[Items listed in a dataset]
· · ·
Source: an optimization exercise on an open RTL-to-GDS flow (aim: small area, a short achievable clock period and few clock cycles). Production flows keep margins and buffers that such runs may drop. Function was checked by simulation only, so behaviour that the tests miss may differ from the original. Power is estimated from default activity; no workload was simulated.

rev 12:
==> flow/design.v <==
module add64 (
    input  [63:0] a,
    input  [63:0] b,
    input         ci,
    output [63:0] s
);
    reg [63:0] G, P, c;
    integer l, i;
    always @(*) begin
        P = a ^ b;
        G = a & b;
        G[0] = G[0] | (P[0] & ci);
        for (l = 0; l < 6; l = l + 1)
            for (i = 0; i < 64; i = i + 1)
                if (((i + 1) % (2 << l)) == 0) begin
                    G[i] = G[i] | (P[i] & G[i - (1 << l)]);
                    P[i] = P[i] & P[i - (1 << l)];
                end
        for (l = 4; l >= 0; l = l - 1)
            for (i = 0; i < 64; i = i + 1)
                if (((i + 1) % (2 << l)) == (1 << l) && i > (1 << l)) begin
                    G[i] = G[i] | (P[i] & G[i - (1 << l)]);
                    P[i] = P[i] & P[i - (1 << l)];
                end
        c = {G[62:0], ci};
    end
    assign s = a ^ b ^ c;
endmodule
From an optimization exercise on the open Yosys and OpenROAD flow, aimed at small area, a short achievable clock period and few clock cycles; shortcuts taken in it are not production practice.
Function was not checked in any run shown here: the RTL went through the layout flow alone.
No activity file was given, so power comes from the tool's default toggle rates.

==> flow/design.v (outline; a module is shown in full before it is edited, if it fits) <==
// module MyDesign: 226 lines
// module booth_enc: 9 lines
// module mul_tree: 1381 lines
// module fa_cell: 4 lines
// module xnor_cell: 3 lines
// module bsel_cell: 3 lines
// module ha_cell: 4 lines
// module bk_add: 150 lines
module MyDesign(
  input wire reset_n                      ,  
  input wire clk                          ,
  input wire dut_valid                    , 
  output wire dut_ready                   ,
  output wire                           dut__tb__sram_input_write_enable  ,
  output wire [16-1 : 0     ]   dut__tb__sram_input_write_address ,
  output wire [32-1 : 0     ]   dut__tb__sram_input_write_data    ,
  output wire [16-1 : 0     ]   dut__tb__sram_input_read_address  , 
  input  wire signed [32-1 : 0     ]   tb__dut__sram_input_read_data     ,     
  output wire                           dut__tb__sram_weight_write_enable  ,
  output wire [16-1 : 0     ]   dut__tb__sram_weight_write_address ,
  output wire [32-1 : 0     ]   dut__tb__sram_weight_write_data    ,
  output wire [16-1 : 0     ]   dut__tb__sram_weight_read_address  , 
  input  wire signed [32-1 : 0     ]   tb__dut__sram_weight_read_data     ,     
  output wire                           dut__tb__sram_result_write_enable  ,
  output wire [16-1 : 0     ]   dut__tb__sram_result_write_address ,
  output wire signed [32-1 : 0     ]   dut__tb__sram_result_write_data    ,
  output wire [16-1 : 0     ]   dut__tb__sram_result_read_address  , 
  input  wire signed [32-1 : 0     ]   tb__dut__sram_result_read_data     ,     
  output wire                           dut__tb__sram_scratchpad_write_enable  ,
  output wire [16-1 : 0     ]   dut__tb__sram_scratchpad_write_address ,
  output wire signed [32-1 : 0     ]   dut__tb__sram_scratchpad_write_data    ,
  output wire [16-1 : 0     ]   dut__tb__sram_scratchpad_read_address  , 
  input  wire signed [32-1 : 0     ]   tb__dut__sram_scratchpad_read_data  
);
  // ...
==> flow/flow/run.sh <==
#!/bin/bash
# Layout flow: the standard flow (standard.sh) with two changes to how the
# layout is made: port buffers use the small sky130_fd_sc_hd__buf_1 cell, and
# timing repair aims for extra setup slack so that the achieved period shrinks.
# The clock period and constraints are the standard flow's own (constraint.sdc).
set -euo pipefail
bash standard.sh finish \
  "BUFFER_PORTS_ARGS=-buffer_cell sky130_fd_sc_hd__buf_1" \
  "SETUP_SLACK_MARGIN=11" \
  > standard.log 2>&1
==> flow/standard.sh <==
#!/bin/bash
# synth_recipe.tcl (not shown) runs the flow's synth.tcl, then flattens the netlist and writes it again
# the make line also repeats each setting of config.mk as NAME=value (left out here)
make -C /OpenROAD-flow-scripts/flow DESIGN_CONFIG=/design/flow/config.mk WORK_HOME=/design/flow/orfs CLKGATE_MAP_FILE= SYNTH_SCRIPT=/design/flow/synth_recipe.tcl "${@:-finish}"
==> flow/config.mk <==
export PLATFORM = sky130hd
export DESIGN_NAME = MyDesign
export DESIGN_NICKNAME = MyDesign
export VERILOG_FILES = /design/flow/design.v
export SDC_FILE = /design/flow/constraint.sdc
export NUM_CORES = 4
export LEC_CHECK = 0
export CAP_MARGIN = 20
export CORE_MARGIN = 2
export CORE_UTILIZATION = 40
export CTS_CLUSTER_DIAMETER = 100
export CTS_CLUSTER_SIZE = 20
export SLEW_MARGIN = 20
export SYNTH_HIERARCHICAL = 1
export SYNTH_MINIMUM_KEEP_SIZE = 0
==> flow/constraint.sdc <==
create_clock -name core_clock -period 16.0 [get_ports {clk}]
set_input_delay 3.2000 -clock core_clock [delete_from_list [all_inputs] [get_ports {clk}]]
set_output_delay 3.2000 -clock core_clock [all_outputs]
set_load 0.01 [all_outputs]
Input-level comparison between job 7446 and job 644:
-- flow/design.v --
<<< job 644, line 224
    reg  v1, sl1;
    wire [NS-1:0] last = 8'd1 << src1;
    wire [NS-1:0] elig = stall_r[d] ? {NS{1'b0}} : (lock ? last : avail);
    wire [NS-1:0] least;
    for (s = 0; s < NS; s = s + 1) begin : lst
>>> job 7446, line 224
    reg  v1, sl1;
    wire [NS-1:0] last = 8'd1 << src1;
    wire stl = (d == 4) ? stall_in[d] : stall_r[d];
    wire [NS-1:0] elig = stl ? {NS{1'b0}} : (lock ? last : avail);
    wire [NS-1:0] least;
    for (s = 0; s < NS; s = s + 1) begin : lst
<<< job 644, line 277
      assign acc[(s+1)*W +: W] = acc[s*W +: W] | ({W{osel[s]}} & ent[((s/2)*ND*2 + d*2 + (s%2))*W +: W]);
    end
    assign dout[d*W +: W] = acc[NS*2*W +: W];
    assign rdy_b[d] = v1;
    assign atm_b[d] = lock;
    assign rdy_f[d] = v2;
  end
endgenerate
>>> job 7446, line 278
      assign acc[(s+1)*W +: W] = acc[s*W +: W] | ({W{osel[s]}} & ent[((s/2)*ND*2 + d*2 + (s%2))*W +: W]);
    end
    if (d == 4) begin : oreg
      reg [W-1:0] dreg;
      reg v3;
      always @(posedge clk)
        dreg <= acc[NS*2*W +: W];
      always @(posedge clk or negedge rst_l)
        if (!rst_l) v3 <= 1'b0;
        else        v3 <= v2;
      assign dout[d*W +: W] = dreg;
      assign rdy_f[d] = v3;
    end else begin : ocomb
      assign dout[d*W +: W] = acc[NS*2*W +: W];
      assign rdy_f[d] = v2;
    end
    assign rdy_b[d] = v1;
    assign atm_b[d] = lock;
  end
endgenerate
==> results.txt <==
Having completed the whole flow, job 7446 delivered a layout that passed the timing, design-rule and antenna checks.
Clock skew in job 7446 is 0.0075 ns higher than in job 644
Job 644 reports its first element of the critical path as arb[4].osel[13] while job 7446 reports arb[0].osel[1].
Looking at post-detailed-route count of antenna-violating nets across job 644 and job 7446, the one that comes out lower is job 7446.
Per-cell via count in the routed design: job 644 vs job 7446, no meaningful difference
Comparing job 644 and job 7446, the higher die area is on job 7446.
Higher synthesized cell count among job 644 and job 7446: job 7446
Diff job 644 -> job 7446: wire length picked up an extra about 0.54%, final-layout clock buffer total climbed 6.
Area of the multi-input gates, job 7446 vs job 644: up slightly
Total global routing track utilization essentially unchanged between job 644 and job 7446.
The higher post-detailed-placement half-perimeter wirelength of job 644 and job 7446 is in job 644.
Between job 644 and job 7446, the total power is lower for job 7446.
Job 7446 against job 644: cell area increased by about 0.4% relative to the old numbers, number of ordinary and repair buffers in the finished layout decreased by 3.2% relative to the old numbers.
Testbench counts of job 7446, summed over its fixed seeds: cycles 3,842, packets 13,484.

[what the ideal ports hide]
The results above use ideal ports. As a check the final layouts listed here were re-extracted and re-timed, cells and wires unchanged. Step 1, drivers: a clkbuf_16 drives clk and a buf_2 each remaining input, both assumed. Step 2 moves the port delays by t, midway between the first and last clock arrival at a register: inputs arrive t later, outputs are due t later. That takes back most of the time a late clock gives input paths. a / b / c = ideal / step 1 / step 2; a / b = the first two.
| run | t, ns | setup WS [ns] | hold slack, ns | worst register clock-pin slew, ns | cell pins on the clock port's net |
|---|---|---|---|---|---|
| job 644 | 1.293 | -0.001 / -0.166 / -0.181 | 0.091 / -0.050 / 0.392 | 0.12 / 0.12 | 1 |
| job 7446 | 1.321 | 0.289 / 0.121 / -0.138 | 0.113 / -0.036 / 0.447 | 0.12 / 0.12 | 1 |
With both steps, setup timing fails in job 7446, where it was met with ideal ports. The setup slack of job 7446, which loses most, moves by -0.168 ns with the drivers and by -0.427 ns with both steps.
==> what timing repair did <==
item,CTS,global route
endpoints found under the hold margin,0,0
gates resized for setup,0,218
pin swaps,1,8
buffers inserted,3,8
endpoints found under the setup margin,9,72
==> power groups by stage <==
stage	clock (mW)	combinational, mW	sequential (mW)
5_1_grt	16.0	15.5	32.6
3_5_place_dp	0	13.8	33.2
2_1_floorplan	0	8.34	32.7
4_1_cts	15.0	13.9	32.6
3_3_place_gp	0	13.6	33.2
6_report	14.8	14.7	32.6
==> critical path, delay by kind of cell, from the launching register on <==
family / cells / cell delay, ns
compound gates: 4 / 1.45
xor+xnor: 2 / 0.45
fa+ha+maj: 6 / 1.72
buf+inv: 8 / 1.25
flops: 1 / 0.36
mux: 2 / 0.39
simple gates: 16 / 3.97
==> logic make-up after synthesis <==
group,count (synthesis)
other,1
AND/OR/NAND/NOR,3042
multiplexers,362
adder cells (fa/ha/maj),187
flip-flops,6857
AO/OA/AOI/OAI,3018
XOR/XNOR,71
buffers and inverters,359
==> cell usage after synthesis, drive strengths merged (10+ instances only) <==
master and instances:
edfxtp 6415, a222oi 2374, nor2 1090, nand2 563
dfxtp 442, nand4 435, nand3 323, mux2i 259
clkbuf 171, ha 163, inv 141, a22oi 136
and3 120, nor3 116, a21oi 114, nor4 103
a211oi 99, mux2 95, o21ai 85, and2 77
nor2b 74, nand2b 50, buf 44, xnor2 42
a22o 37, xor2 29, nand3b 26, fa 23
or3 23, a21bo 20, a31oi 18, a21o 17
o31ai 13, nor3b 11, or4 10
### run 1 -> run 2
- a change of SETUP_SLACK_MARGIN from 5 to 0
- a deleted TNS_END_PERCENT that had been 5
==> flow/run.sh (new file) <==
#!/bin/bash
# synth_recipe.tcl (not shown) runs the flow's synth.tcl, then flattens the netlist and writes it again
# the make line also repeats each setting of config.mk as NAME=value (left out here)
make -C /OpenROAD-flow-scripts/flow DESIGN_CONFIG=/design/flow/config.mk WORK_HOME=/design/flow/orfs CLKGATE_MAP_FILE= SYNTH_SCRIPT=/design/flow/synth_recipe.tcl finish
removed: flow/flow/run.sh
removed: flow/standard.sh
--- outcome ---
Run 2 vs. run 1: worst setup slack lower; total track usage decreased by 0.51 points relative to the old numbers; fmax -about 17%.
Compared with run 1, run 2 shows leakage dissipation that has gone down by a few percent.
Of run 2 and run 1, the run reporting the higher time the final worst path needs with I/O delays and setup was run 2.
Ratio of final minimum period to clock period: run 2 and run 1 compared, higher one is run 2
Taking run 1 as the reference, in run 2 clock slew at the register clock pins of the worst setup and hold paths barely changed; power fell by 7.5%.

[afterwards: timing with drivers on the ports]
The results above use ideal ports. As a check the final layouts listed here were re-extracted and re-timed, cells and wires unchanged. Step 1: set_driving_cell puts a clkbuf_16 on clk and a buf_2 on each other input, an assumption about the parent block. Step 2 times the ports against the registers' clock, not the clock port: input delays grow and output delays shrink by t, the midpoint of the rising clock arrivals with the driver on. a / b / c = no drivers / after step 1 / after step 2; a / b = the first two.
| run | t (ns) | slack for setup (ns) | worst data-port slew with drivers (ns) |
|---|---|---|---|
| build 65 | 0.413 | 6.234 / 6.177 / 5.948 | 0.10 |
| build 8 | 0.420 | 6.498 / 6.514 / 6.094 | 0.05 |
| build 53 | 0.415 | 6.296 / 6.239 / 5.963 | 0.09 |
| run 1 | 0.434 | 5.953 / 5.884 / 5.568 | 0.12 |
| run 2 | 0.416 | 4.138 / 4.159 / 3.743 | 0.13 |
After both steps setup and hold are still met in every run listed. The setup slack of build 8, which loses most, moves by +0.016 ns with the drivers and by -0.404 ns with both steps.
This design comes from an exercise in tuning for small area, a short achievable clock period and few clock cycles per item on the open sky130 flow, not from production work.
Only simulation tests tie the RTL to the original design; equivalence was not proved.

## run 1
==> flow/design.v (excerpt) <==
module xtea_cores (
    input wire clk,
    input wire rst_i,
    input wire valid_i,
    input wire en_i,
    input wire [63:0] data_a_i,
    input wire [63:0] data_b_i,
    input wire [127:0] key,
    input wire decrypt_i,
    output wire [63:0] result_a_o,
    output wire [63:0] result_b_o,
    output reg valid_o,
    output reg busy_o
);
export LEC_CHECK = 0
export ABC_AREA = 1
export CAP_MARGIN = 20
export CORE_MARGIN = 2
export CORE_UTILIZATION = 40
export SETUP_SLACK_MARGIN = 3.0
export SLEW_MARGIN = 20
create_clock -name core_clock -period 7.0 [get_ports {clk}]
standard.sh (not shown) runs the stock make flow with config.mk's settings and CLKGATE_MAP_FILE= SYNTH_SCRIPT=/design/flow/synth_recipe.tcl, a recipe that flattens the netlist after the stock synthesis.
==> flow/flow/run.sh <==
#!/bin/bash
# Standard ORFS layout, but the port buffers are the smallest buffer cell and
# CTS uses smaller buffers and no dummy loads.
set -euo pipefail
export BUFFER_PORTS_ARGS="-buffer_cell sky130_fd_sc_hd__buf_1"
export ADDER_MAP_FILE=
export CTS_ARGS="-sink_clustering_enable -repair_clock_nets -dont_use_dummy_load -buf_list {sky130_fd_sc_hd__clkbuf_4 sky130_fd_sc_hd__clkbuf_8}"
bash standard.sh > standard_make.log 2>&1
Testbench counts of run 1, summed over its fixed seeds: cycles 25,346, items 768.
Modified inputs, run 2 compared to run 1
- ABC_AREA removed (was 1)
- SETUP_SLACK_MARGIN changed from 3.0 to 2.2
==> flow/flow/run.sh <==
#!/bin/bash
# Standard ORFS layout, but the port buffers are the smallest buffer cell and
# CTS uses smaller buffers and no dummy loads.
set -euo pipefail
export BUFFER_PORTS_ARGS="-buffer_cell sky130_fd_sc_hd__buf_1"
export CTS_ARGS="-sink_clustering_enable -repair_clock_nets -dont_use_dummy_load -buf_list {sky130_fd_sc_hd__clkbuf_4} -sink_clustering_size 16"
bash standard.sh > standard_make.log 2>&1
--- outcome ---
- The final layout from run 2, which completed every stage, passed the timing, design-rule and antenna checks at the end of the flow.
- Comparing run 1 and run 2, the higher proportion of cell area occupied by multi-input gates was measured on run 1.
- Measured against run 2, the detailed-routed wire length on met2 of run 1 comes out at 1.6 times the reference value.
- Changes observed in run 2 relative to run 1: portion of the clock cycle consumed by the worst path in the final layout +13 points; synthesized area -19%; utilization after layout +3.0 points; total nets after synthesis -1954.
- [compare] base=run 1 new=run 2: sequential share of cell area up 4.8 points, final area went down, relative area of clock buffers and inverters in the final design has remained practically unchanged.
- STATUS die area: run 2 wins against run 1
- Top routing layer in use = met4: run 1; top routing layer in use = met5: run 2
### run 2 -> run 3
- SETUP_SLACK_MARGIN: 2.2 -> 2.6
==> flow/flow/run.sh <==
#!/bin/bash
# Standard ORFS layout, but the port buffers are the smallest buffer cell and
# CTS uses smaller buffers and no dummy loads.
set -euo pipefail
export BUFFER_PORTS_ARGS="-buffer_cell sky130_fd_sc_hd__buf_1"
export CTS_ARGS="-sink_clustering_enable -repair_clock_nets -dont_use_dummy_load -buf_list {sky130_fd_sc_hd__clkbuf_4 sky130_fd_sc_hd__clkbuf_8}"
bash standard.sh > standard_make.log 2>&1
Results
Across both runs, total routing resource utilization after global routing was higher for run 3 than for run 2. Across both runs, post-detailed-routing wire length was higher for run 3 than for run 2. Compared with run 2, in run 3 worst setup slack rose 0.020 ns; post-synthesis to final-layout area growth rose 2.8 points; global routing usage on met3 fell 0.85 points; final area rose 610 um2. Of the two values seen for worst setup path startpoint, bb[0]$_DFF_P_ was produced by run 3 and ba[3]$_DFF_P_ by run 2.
· · ·
Out of the entries, pull every line that mentions "decreased".

Job 7446 against job 644: cell area increased by about 0.4% relative to the old numbers, number of ordinary and repair buffers in the finished layout decreased by 3.2% relative to the old numbers.
Run 2 vs. run 1: worst setup slack lower; total track usage decreased by 0.51 points relative to the old numbers; fmax -about 17%.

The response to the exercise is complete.